* Saved entries *
= = = = = = =

Background: an optimization exercise with open tools, aiming at small area, a short achievable clock period and few clock cycles per item. Do not read the settings as production practice.
Only simulation tests tie the RTL to the original design; equivalence was not proved.

==> inputs of v20 <==
Design score_player, start of the top module:
module score_player (
    input  wire        clk,
    input  wire        rst,
    input  wire        start_valid,
    output wire        start_ready,
    input  wire [15:0] start_base,
    input  wire [15:0] start_len,
    output wire [15:0] mem_addr,
    input  wire [7:0]  mem_data,
    output wire        ev_valid,
    input  wire        ev_ready,
    output wire [1:0]  ev_kind,      
    output wire [2:0]  ev_fault,     
    output wire [15:0] ev_freq,
    output wire        ev_pre,
    output wire [15:0] ev_top,
    output wire [15:0] ev_duty,
    output wire [15:0] ev_timeout
);
export LEC_CHECK = 0
export CAP_MARGIN = 20
export CORE_MARGIN = 2
export CORE_UTILIZATION = 50
export SETUP_SLACK_MARGIN = 5
export SLEW_MARGIN = 20
create_clock -name core_clock -period 12.0 [get_ports {clk}]
run.sh (not shown) runs the stock make flow with config.mk's settings and CLKGATE_MAP_FILE= SYNTH_SCRIPT=/design/flow/synth_recipe.tcl, a recipe that flattens the netlist after the stock synthesis.
==> v10 (differences from v20) <==
--- a/flow/design.v
+++ b/flow/design.v
@@ -4,17 +4,16 @@
     input  wire        in_valid,
     output wire        in_ready,
     input  wire [1:0]  in_kind,      
     input  wire [2:0]  in_code,
     input  wire        in_silent,    
     input  wire [6:0]  in_off,       
     input  wire [3:0]  in_vol,
     input  wire [15:0] in_d,         
-    input  wire        in_lsb,       
     input  wire        in_stacc,
     input  wire        in_endf,      
     output reg         ev_valid,
     input  wire        ev_ready,
     output reg  [1:0]  ev_kind,
     output reg  [2:0]  ev_fault,
     output wire [15:0] ev_freq,
     output wire        ev_pre,
@@ -27,17 +26,16 @@
     reg [1:0]  r_ph;     
     reg [1:0]  r_kind;
     reg [2:0]  r_code;
     reg        r_sil;
     reg [6:0]  r_off;
     reg [3:0]  r_vol;
     reg [15:0] r_d;
     reg        r_st;
-    reg        r_lsb;
     reg        r_endf;
     reg [13:0] r_fhz;
     reg [13:0] in_fhz;
     always @* begin
         case (in_off)
             7'd0: in_fhz = 14'd41;
             7'd1: in_fhz = 14'd44;
             7'd2: in_fhz = 14'd46;
@@ -132,67 +130,55 @@
             7'd91: in_fhz = 14'd7898;
             7'd92: in_fhz = 14'd8371;
             7'd93: in_fhz = 14'd8870;
             7'd94: in_fhz = 14'd9395;
             7'd95: in_fhz = 14'd9958;
             default: in_fhz = 14'd0;
         endcase
     end
-    wire        r_rest2 = (r_kind == 2'd0) && r_st && ((|r_d[15:1]) || (r_d[0] && !r_lsb));
-    reg  [15:0] r_rest;
-    reg         cy_r;
-    integer     i;
-    always @* begin
-        cy_r = r_lsb;
-        for (i = 0; i < 16; i = i + 1) begin
-            r_rest[i] = r_d[i] ^ cy_r;  cy_r = cy_r & ~r_d[i];
-        end
-    end
+    wire [14:0] r_half  = r_d[15:1];
+    wire        r_rest2 = (r_kind == 2'd0) && r_st && (r_half != 15'd0);
     wire [1:0]  r_ph_n  = (r_ph == 2'd0 && r_rest2) ? 2'd1 :
                           (r_ph != 2'd2 && r_endf)  ? 2'd2 : 2'd3;
     wire        r_take  = adv && r_v && (r_ph_n == 2'd3);
     wire        r_free  = !r_v || r_take;
     assign in_ready = r_free;
     wire        sil_iss = (r_ph != 2'd0) || r_sil;
-    wire [15:0] d_byp   = (r_ph != 2'd0) ? r_rest : r_d;
-    wire [16:0] fx = {2'b00, r_fhz, 1'b0};
-    wire [29:0] row [0:8];
-    wire [7:0]  neg;
-    genvar j;
+    wire [15:0] d_mul   = r_st ? {1'b0, r_half} : r_d;
+    wire [13:0] f_eff   = sil_iss ? 14'd1 : r_fhz;
+    wire [13:0] f_extra = (r_st && r_d[0] && r_ph == 2'd0) ? f_eff : 14'd0;
+    wire [29:0] pp [0:14];
+    genvar g;
     generate
-        for (j = 0; j < 8; j = j + 1) begin : g_row
-            wire b0  = fx[2*j];
-            wire b1  = fx[2*j+1];
-            wire b2  = fx[2*j+2];
-            wire one = b1 ^ b0;
-            wire two = (b2 & ~b1 & ~b0) | (~b2 & b1 & b0);
-            assign neg[j] = b2 & ~(b1 & b0);
-            wire [16:0] pat = (({17{one}} & {1'b0, r_d}) | ({17{two}} & {r_d, 1'b0})) ^ {17{neg[j]}};
-            wire [31:0] r = {15'd0, ~neg[j], pat} << (2*j);
-            if (j == 0) begin : g_first
-                assign row[j] = r[29:0];
-            end else begin : g_next
-                assign row[j] = r[29:0] | ({29'd0, neg[j-1]} << (2*j-2));
-            end
+        for (g = 0; g < 14; g = g + 1) begin : g_pp
+            assign pp[g] = f_eff[g] ? ({14'd0, d_mul} << g) : 30'd0;
         end
     endgenerate
-    assign row[8] = (30'd2731 << 17) | ({29'd0, neg[7]} << 14);
-    wire [29:0] a1s0, a1c0, a1s1, a1c1, a1s2, a1c2;
-    tp_csa #(30) u_m10 (row[0], row[1], row[2], a1s0, a1c0);
-    tp_csa #(30) u_m11 (row[3], row[4], row[5], a1s1, a1c1);
-    tp_csa #(30) u_m12 (row[6], row[7], row[8], a1s2, a1c2);
-    wire [29:0] a2s0, a2c0, a2s1, a2c1;
-    tp_csa #(30) u_m20 (a1s0, a1c0, a1s1, a2s0, a2c0);
-    tp_csa #(30) u_m21 (a1c1, a1s2, a1c2, a2s1, a2c1);
-    wire [29:0] a3s0, a3c0;
-    tp_csa #(30) u_m30 (a2s0, a2c0, a2s1, a3s0, a3c0);
+    assign pp[14] = {16'd0, f_extra};
+    wire [29:0] a1s0, a1c0, a1s1, a1c1, a1s2, a1c2, a1s3, a1c3, a1s4, a1c4;
+    tp_csa #(30) u_a10 (pp[0],  pp[1],  pp[2],  a1s0, a1c0);
+    tp_csa #(30) u_a11 (pp[3],  pp[4],  pp[5],  a1s1, a1c1);
+    tp_csa #(30) u_a12 (pp[6],  pp[7],  pp[8],  a1s2, a1c2);
+    tp_csa #(30) u_a13 (pp[9],  pp[10], pp[11], a1s3, a1c3);
+    tp_csa #(30) u_a14 (pp[12], pp[13], pp[14], a1s4, a1c4);
+    wire [29:0] a2s0, a2c0, a2s1, a2c1, a2s2, a2c2;
+    tp_csa #(30) u_a20 (a1s0, a1c0, a1s1, a2s0, a2c0);
+    tp_csa #(30) u_a21 (a1c1, a1s2, a1c2, a2s1, a2c1);
+    tp_csa #(30) u_a22 (a1s3, a1c3, a1s4, a2s2, a2c2);
+    wire [29:0] a3s0, a3c0, a3s1, a3c1;
+    tp_csa #(30) u_a30 (a2s0, a2c0, a2s1, a3s0, a3c0);
+    tp_csa #(30) u_a31 (a2c1, a2s2, a2c2, a3s1, a3c1);
     wire [29:0] a4s0, a4c0;
-    tp_csa #(30) u_m40 (a3s0, a3c0, a2c1, a4s0, a4c0);
-    wire [29:0] prod = a4s0 + a4c0;
+    tp_csa #(30) u_a40 (a3s0, a3c0, a3s1, a4s0, a4c0);
+    wire [29:0] a5s0, a5c0;
+    tp_csa #(30) u_a50 (a4s0, a4c0, a3c1, a5s0, a5c0);
+    wire [29:0] a6s0, a6c0;
+    tp_csa #(30) u_a60 (a5s0, a5c0, a1c4, a6s0, a6c0);
+    wire [29:0] prod = a6s0 + a6c0;
     reg        x_v;
     reg [1:0]  x_kind;
     reg [2:0]  x_code;
     reg        x_sil;
     reg [6:0]  x_off;
     reg [3:0]  x_vol;
     reg [29:0] x_p;
     wire [15:0] h0 = x_p[25:10];
@@ -207,37 +193,29 @@
     wire        x_ovf = (|ph[13:10]) || ((&ph[9:5]) && (ph[4] || ph[3]));
     reg        y_v;
     reg [1:0]  y_kind;
     reg [2:0]  y_code;
     reg        y_sil;
     reg [6:0]  y_off;
     reg [3:0]  y_vol;
     reg        y_ovf;
-    reg [15:0] y_hs;     
+    reg [15:0] y_h0;     
+    reg [10:0] y_h1;
     reg [15:0] y_s2;
     wire [5:0]  h2 = y_s2[15:10];
     wire [10:0] s3 = {h2, 4'd0} + {1'b0, h2, 3'd0} + {1'b0, y_s2[9:0]};
     wire        h3 = s3[10];
     wire [10:0] s4 = {1'b0, s3[9:0]} + (h3 ? 11'd24 : 11'd0);
     wire        ge = s4[10] || ((&s4[9:5]) && (s4[4] || s4[3]));    
-    wire [15:0] tb0 = y_hs + {10'd0, h2};
-    reg  [15:0] tb1, tb2;
-    reg         cy1, cy2;
-    always @* begin
-        cy1 = 1'b1; cy2 = 1'b1;
-        tb2[0] = tb0[0];
-        for (i = 0; i < 16; i = i + 1) begin
-            tb1[i] = tb0[i] ^ cy1;  cy1 = cy1 & tb0[i];
-        end
-        for (i = 1; i < 16; i = i + 1) begin
-            tb2[i] = tb0[i] ^ cy2;  cy2 = cy2 & tb0[i];
-        end
-    end
-    wire [15:0] tmo = (h3 && ge) ? tb2 : (h3 || ge) ? tb1 : tb0;
+    wire [15:0] ta, tb;
+    wire [15:0] t3a, t3b;
+    tp_csa #(16) u_t1 (y_h0, {5'd0, y_h1}, {10'd0, h2}, t3a, t3b);
+    tp_csa #(16) u_t2 (t3a, t3b, {14'd0, h3 & ge, h3 ^ ge}, ta, tb);
+    wire [15:0] tmo = ta + tb;
     reg  [6:0]  ev_off;
     reg  [3:0]  ev_vol;
     reg         ev_sil;
     reg [32:0] rom;
     always @* begin
         case (ev_off)
             7'd0: rom = {16'd33180, 1'b1, 16'd24272};
             7'd1: rom = {16'd33205, 1'b1, 16'd22883};
@@ -359,32 +337,33 @@
             if (adv) begin
                 x_v <= r_v;
                 if (r_v) begin
                     x_kind <= (r_ph == 2'd2) ? 2'd1 : r_kind;
                     x_code <= r_code;
                     x_sil  <= sil_iss;
                     x_off  <= r_off;
                     x_vol  <= r_vol;
-                    x_p    <= sil_iss ? {14'd0, d_byp} : prod;
+                    x_p    <= prod;
                     if (r_ph_n == 2'd3) begin
                         r_v  <= 1'b0;
                         r_ph <= 2'd0;
                     end else
                         r_ph <= r_ph_n;
                 end
                 y_v <= x_v;
                 if (x_v) begin
                     y_kind <= x_kind;
                     y_code <= x_code;
                     y_sil  <= x_sil;
                     y_off  <= x_off;
                     y_vol  <= x_vol;
                     y_ovf  <= x_ovf && !x_sil;
-                    y_hs   <= x_sil ? x_p[15:0] : (h0 + {5'd0, h1});
+                    y_h0   <= x_sil ? x_p[15:0] : h0;
+                    y_h1   <= x_sil ? 11'd0 : h1;
                     y_s2   <= x_sil ? 16'd0 : s2;
                 end
                 ev_valid <= y_v && !dead;
                 if (y_v && !dead) begin
                     if (y_kind == 2'd0 && y_ovf) begin
                         ev_kind  <= 2'd2;
                         ev_fault <= 3'd4;
                         dead     <= 1'b1;
@@ -406,17 +385,16 @@
                 r_kind <= in_kind;
                 r_code <= in_code;
                 r_sil  <= in_silent;
                 r_off  <= in_off;
                 r_fhz  <= in_fhz;
                 r_vol  <= in_vol;
                 r_d    <= in_d;
                 r_st   <= in_stacc;
-                r_lsb  <= in_lsb;
             end
         end
     end
 endmodule
 module tp_csa #(parameter W = 16) (
     input  wire [W-1:0] a,
     input  wire [W-1:0] b,
     input  wire [W-1:0] c,
@@ -587,18 +565,16 @@
     wire [6:0]  n_off = idx_m16[21] ? 7'd0 :
                         ((|idx_m16[20:7]) || ix_hi) ? 7'd95 : idx_m16[6:0];
     wire        rec_ready;
     reg         push;
     reg  [1:0]  r_kind;
     reg  [2:0]  r_code;
     reg  [15:0] r_d;
     reg         r_endf;
-    wire [16:0] r_d1 = {1'b0, r_d} + 17'd1;
-    wire [15:0] r_dn = stacc ? r_d1[16:1] : r_d;
     reg [3:0]  pst_n;
     reg [15:0] addr_n, rem_n;
     reg [15:0] octave_n;
     reg [15:0] nt_n, whole_n, dur_n;
     reg [3:0]  vol_n;
     reg        stacc_n;
     reg [17:0] tmp_n, acc_n;
     reg        is_rest_n;
@@ -885,18 +861,17 @@
         .rst       (rst),
         .in_valid  (push),
         .in_ready  (rec_ready),
         .in_kind   (r_kind),
         .in_code   (r_code),
         .in_silent (is_rest || vol == 4'd0),
         .in_off    (n_off),
         .in_vol    (vol),
-        .in_d      (r_dn),
-        .in_lsb    (r_d[0]),
+        .in_d      (r_d),
         .in_stacc  (stacc),
         .in_endf   (r_endf),
         .ev_valid  (ev_valid),
         .ev_ready  (ev_ready),
         .ev_kind   (ev_kind),
         .ev_fault  (ev_fault),
         .ev_freq   (ev_freq),
         .ev_pre    (ev_pre),
- CORE_UTILIZATION: 50 -> 40
==> metrics.md <==
| Metric | Value |
|---|---|
| Result of the run | `no timing/DRC/antenna violations` |
| Worst Hold Slack | `just over 0.4 ns` |
| Simple-gate portion of the synthesized area | `between 10% and 20%` |
| Area share of the leading cell type in the synthesized netlist | `21.4%` |
| Critical path's slowest cell | `clkdlybuf4s50_1` |
| # fillers | `10.3k` |
| CP Launch Point | `mem_data[0]` |
| Met2 Resource Use GR | `43.3%` |
| Commonest non-fill, non-tap cells in the layout | `nor2_1 (574), nand2_1 (446), inv_1 (398)` |
| Row count | `around 120` |
| Area occupied by registers | `11500 µm²` |
| Count of placed standard cells in the final layout, fillers left out | `between 6k and 7k` |
| Inserted tap cell count | `approximately 1.4k` |
| Layout cell share with drive strength beyond 1 | `9.67%` |
| Portion of netlist area occupied by mux cells | `3.78%` |
| Share of synthesized cell area in full adder, half adder and majority cells | `20.7%` |
| Met3 wire length | `17.5 mm` |
| Slack of the worst reg-to-reg path | `5.12 ns` |
# the run above: v10

==> metrics.md <==
| Metric | Value |
|---|---|
| # fillers | `8033` |
| Area share of the leading cell type in the synthesized netlist | `20.6%` |
| Met3 wire length | `18.1 mm` |
| Result of the run | `no timing/DRC/antenna violations` |
| Inserted tap cell count | `1144` |
| Most common cell after layout, fill and taps aside | `nand2_1` |
| Least setup slack across all paths after layout | `5.06 ns` |
| Share of synthesized cell area in full adder, half adder and majority cells | `16.5%` |
| Slack of the worst reg-to-reg path | `around 5.2 ns` |
| Row count | `107` |
| Area occupied by registers | `between 10000 and 15000 µm²` |
| Met2 Resource Use GR | `57.7%` |
| Simple-gate portion of the synthesized area | `17.3%` |
| Portion of netlist area occupied by mux cells | `roughly 3%` |
| CP Launch Point | `mem_data[7]` |
| Commonest non-fill, non-tap cells in the layout | `nand2_1 (521), nor2_1 (499), a21oi_1 (416)` |
# the run above: v20

Testbench counts of v20, summed over its fixed seeds: cycles 15,113, events 6,327.
Testbench counts of v10, summed over its fixed seeds: cycles 15,113, events 6,327.

## afterwards: timing with drivers on the ports
No port has a modelled driver above. Below, the same layouts with a new extraction and two added sets of constraints.
Step 1: set_driving_cell puts a clkbuf_16 on clk and a buf_2 on each other input, an assumption about the parent block.
Step 2 moves the port delays by t, midway between the first and last clock arrival at a register: inputs arrive t later, outputs are due t later. That takes back most of the time a late clock gives input paths.
Slacks: ideal / step 1 / step 2; pairs: ideal / step 1.
run	t (ns)	setup WS [ns]	worst data-port slew with drivers (ns)
v20	0.709	5.058 / 4.963 / 4.254	0.18
v10	0.698	5.026 / 5.073 / 4.375	0.06
After both steps setup and hold are still met in every run listed. For v20, which loses most, drivers alone change the setup slack by -0.095 ns; drivers and shift together by -0.804 ns.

= = = = = = =

* Directions for this task *
Your task is to retype the entries verbatim, starting with the line that holds "reg [10:0] y_h1;" and stopping after the line that holds "for (i = 1;".

* Response box *
+    reg [10:0] y_h1;
     reg [15:0] y_s2;
     wire [5:0]  h2 = y_s2[15:10];
     wire [10:0] s3 = {h2, 4'd0} + {1'b0, h2, 3'd0} + {1'b0, y_s2[9:0]};
     wire        h3 = s3[10];
     wire [10:0] s4 = {1'b0, s3[9:0]} + (h3 ? 11'd24 : 11'd0);
     wire        ge = s4[10] || ((&s4[9:5]) && (s4[4] || s4[3]));    
-    wire [15:0] tb0 = y_hs + {10'd0, h2};
-    reg  [15:0] tb1, tb2;
-    reg         cy1, cy2;
-    always @* begin
-        cy1 = 1'b1; cy2 = 1'b1;
-        tb2[0] = tb0[0];
-        for (i = 0; i < 16; i = i + 1) begin
-            tb1[i] = tb0[i] ^ cy1;  cy1 = cy1 & tb0[i];
-        end
-        for (i = 1; i < 16; i = i + 1) begin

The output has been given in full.